Smart Shelf Vision for Retail Analytics

Industrie- Manufacturiig Germany Berlin
Problem to Solve
A regional retail chain approached orionic with a recurring challenge: frequent stock misplacements and empty shelves in their stores led to lost sales and poor customer experience. Manual shelf checks were time-consuming and inconsistent, especially during peak hours, making it difficult for store managers to maintain accurate real-time visibility of inventory on the shop floor.
Our Solution
The orionic AI team developed a lightweight computer vision system capable of monitoring product shelves using standard in-store security cameras. The system was trained to detect empty spaces, misplaced products, and pricing label errors without the need for specialized hardware. Through a simple dashboard, store employees received instant alerts whenever a product was out of stock or incorrectly placed.

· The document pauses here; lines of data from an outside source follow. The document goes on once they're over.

File: config.mk
export PLATFORM = sky130hd
export DESIGN_NAME = batch_insertion_sorter
export DESIGN_NICKNAME = d
export VERILOG_FILES = /design/src/bis_pkg.sv /design/src/bis_cell.sv /design/src/batch_insertion_sorter.sv
export SDC_FILE = /design/constraint.sdc
export NUM_CORES = 2
export LEC_CHECK = 0
export ABC_AREA = 0
export BUFFER_PORTS_ARGS = -buffer_cell sky130_fd_sc_hd__buf_2
export CAP_MARGIN = 40
export CORE_MARGIN = 3
export CORE_UTILIZATION = 55
export CTS_BUF_LIST = sky130_fd_sc_hd__clkbuf_16
export CTS_CLUSTER_DIAMETER = 30
export DETAILED_ROUTE_END_ITERATION = 8
export PLACE_DENSITY_LB_ADDON = 0.12
export SLEW_MARGIN = 15
export SYNTH_ARGS = -nofsm -noshare
export SYNTH_HDL_FRONTEND = slang
export SYNTH_SLANG_ARGS = --single-unit
export TNS_END_PERCENT = 30
File: constraint.sdc
create_clock -name clk_i -period 11.9 [get_ports clk_i]
set_clock_uncertainty 0.2 [all_clocks]
set_input_delay 2.38 -clock clk_i [delete_from_list [all_inputs] [get_ports clk_i]]
set_output_delay 2.38 -clock clk_i [all_outputs]
set_load 0.01 [all_outputs]
File: src/bis_pkg.sv
// Shared constants and types for the batch insertion sorter.
`default_nettype none

package bis_pkg;

  localparam int unsigned CAPACITY = 16;
  localparam int unsigned CntW     = $clog2(CAPACITY + 1);

  typedef logic signed [31:0] value_t;
  typedef logic [CntW-1:0]    cnt_t;

  typedef struct packed {
    logic insert;
    logic pop;
  } cell_ctrl_t;

endpackage

`default_nettype wire

File: src/bis_cell.sv
// One sorter cell: holds a value, compares it to the incoming key and shifts.
`default_nettype none

module bis_cell
  import bis_pkg::*;
(
  input  wire        clk_i,
  input  cell_ctrl_t ctrl_i,
  input  wire        held_i,
  input  value_t     ins_val_i,
  input  wire        prev_move_i,
  input  value_t     prev_val_i,
  input  value_t     next_val_i,
  output logic       move_o,
  output value_t     val_o
);

  value_t val_q;
  value_t val_d;

  // Cell is displaced when empty or when its value is strictly greater.
  assign move_o = !held_i || (val_q > ins_val_i);
  assign val_o  = val_q;

  always_comb begin
    val_d = val_q;
    if (ctrl_i.pop) begin
      val_d = next_val_i;
    end else if (ctrl_i.insert && move_o) begin
      val_d = prev_move_i ? prev_val_i : ins_val_i;
    end
  end

  always_ff @(posedge clk_i) begin
    val_q <= val_d;
  end

endmodule

`default_nettype wire

File: src/batch_insertion_sorter.sv
// Batch insertion sorter: a row of cells that sorts each batch and drains it in order.
//
// Input channel (in_valid_i/in_ready_o, value_i, batch_end_i): one signed value per
// transaction. Every cell compares against the new value in parallel and the
// greater entries shift up one place, so one value is taken each cycle while a
// batch is being loaded. Values past CAPACITY are dropped and flagged.
// A transaction with batch_end_i set closes the batch; in_ready_o then drops
// and the batch drains from the bottom cell, one result per cycle while the
// receiver takes them, through an output register (out_valid_o/out_ready_i).
// After the closing transaction the drain flag is registered, then the first
// result is popped into the output register. last_out_o marks the final result and
// overflowed_o is set on every result of a batch that dropped values.
// A stalled receiver holds the output register and freezes the drain. The next
// batch is taken as soon as the last result enters the output register, even
// while that result still waits.
// Reset empties the batch, clears the overflow flag and the output valid flag.
`default_nettype none

module batch_insertion_sorter
  import bis_pkg::*;
(
  input  wire         clk_i,
  input  wire         rst_ni,
  input  wire         in_valid_i,
  output logic        in_ready_o,
  input  wire  [31:0] value_i,
  input  wire         batch_end_i,
  output logic        out_valid_o,
  input  wire         out_ready_i,
  output logic [31:0] sorted_value_o,
  output logic        last_out_o,
  output logic        overflowed_o
);

  cnt_t   cnt_q, cnt_d;
  logic   drain_q, drain_d;
  logic   ovf_q, ovf_d;
  logic   out_valid_q, out_valid_d;
  value_t out_val_q;
  logic   out_last_q;
  logic   out_ovf_q;

  logic       in_fire;
  logic       full;
  logic       pop;
  cell_ctrl_t ctrl;

  logic   [CAPACITY-1:0] move;
  value_t                cell_val [CAPACITY];

  assign in_ready_o = !drain_q;
  assign in_fire    = in_valid_i && in_ready_o;
  assign full       = (cnt_q == cnt_t'(CAPACITY));
  assign pop        = drain_q && (!out_valid_q || out_ready_i) && (cnt_q != '0);

  assign ctrl.insert = in_fire && !full;
  assign ctrl.pop    = pop;

  for (genvar i = 0; i < CAPACITY; i++) begin : g_cell
    logic   prev_move;
    value_t prev_val;
    value_t next_val;

    if (i == 0) begin : g_first
      assign prev_move = 1'b0;
      assign prev_val  = '0;
    end else begin : g_mid
      assign prev_move = move[i-1];
      assign prev_val  = cell_val[i-1];
    end

    if (i == CAPACITY - 1) begin : g_last
      assign next_val = '0;
    end else begin : g_inner
      assign next_val = cell_val[i+1];
    end

    bis_cell u_cell (
      .clk_i       (clk_i),
      .ctrl_i      (ctrl),
      .held_i      (cnt_q > cnt_t'(i)),
      .ins_val_i   (value_t'(value_i)),
      .prev_move_i (prev_move),
      .prev_val_i  (prev_val),
      .next_val_i  (next_val),
      .move_o      (move[i]),
      .val_o       (cell_val[i])
    );
  end

  always_comb begin
    cnt_d       = cnt_q;
    drain_d     = drain_q;
    ovf_d       = ovf_q;
    out_valid_d = out_valid_q;
    if (out_ready_i) begin
      out_valid_d = 1'b0;
    end
    if (in_fire) begin
      if (full) begin
        ovf_d = 1'b1;
      end else begin
        cnt_d = cnt_q + cnt_t'(1);
      end
      if (batch_end_i) begin
        drain_d = 1'b1;
      end
    end
    if (pop) begin
      out_valid_d = 1'b1;
      cnt_d       = cnt_q - cnt_t'(1);
      if (cnt_q == cnt_t'(1)) begin
        drain_d = 1'b0;
        ovf_d   = 1'b0;
      end
    end
  end

  always_ff @(posedge clk_i or negedge rst_ni) begin
    if (!rst_ni) begin
      cnt_q       <= '0;
      drain_q     <= 1'b0;
      ovf_q       <= 1'b0;
      out_valid_q <= 1'b0;
    end else begin
      cnt_q       <= cnt_d;
      drain_q     <= drain_d;
      ovf_q       <= ovf_d;
      out_valid_q <= out_valid_d;
    end
  end

  always_ff @(posedge clk_i) begin
    if (pop) begin
      out_val_q  <= cell_val[0];
      out_last_q <= (cnt_q == cnt_t'(1));
      out_ovf_q  <= ovf_q;
    end
  end

  assign out_valid_o    = out_valid_q;
  assign sorted_value_o = out_val_q;
  assign last_out_o     = out_last_q;
  assign overflowed_o   = out_ovf_q;

  a_cnt_bound: assert property (@(posedge clk_i) disable iff (!rst_ni)
    cnt_q <= cnt_t'(CAPACITY))
    else $error("fill count beyond capacity");

  a_pop_only_drain: assert property (@(posedge clk_i) disable iff (!rst_ni)
    pop |-> drain_q && !in_fire)
    else $error("pop outside drain or alongside input transaction");

  a_last_empties: assert property (@(posedge clk_i) disable iff (!rst_ni)
    (pop && cnt_q == cnt_t'(1)) |=> !drain_q && cnt_q == '0 && !ovf_q && out_last_q)
    else $error("final pop did not close the batch");

  a_no_drain_plain: assert property (@(posedge clk_i) disable iff (!rst_ni)
    (in_fire && !batch_end_i) |=> !drain_q)
    else $error("drain started without batch end");

endmodule

`default_nettype wire
[src/rtl/core/bhc_pkg.sv]
// package: constants, action codes and shared types of the byte histogram
package bhc_pkg;

	localparam int NUM_BINS     = 256;
	localparam int COUNT_WIDTH  = 32;
	localparam int BIN_AW       = (NUM_BINS > 1) ? $clog2(NUM_BINS) : 1;
	localparam int ACTION_WIDTH = 2;
	localparam int VALUE_WIDTH  = 8;
	localparam int SUM_WIDTH    = 48;
	localparam int OUT_WIDTH    = 32;

	localparam logic [ACTION_WIDTH-1:0] ACT_COUNT = 2'd0;
	localparam logic [ACTION_WIDTH-1:0] ACT_READ  = 2'd1;
	localparam logic [ACTION_WIDTH-1:0] ACT_CLEAR = 2'd2;

	localparam logic [COUNT_WIDTH-1:0] COUNT_MAX = '1;

	typedef struct packed {
		logic [ACTION_WIDTH-1:0] action;
		logic [VALUE_WIDTH-1:0]  value;
	} item_t;

	typedef struct packed {
		logic [OUT_WIDTH-1:0] bin_count;
		logic [SUM_WIDTH-1:0] check_sum;
		logic [OUT_WIDTH-1:0] byte_total;
	} result_t;

	// low output bits of a count of any supported width
	function automatic logic [OUT_WIDTH-1:0] out_low(input logic [COUNT_WIDTH-1:0] v);
		logic [63:0] w;
		w = 64'(v);
		return w[OUT_WIDTH-1:0];
	endfunction

endpackage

The system was integrated with the retailer’s existing inventory management software, automatically triggering restocking requests and updating real-time availability data. By deploying the solution on the retailer’s local edge devices, orionic ensured full GDPR compliance and data security, avoiding the need to store or transmit customer images to the cloud.
Results & Effects
The pilot deployment across three stores demonstrated a 30% reduction in restocking delays and a 15% increase in on-shelf product availability. Store managers reported that the solution simplified daily operations and allowed staff to focus more on customer service rather than manual shelf monitoring. This project illustrated how a practical, cost-efficient computer vision system can deliver measurable business value - bridging AI innovation with tangible operational impact in everyday retail environments.